Mary Esther Wells, R&B singer and “The Queen of Motown,” was born on May 13, 1943. Wells helped bring black music to mainstream America as on of Motown’s first superstars. 

Born in Detroit, Michigan, Wells overcame unbelievably difficult odds. As a very young child she contracted spinal meningitis, resulting in temporary paralysis, hearing loss and partial blindness in one eye. When she regained her health she had to learn how to walk all over again. Not only was she determined, she was incredibly talented. By the age of ten she moved from singing with the church chorus to performing in nightclubs around Detroit. In 1960, she wrote and recorded her first song to hit the R&B charts, “Bye Bye Baby” peaked at number eight.

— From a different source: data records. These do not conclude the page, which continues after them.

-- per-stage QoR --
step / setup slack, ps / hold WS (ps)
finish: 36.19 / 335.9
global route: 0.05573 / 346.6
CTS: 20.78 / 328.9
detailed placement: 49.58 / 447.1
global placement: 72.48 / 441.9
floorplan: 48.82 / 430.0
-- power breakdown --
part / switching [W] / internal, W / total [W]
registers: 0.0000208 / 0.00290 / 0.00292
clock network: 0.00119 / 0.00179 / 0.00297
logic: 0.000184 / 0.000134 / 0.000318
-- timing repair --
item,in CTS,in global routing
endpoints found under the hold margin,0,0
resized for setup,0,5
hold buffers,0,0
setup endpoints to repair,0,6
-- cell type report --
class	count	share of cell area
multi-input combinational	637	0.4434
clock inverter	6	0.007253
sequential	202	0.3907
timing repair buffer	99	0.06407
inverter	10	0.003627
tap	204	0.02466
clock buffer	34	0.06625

In 1962, Wells released three major songs that elevated her career. “The One Who Really Loves You”, was her first big hit. “You Beat Me to the Punch” was nominated for the Grammy Award for Best R&B Recording. “Two Lovers” sold more than a million copies. These releases made her Motown’s first female star and successful solo artist. In 1964, Wells released “My Guy” which sold more than a million copies and was the number one R&B single of the year. The Beatles declared Mary Wells their favorite American singer, calling her “their sweetheart” and invited her to England to tour with them.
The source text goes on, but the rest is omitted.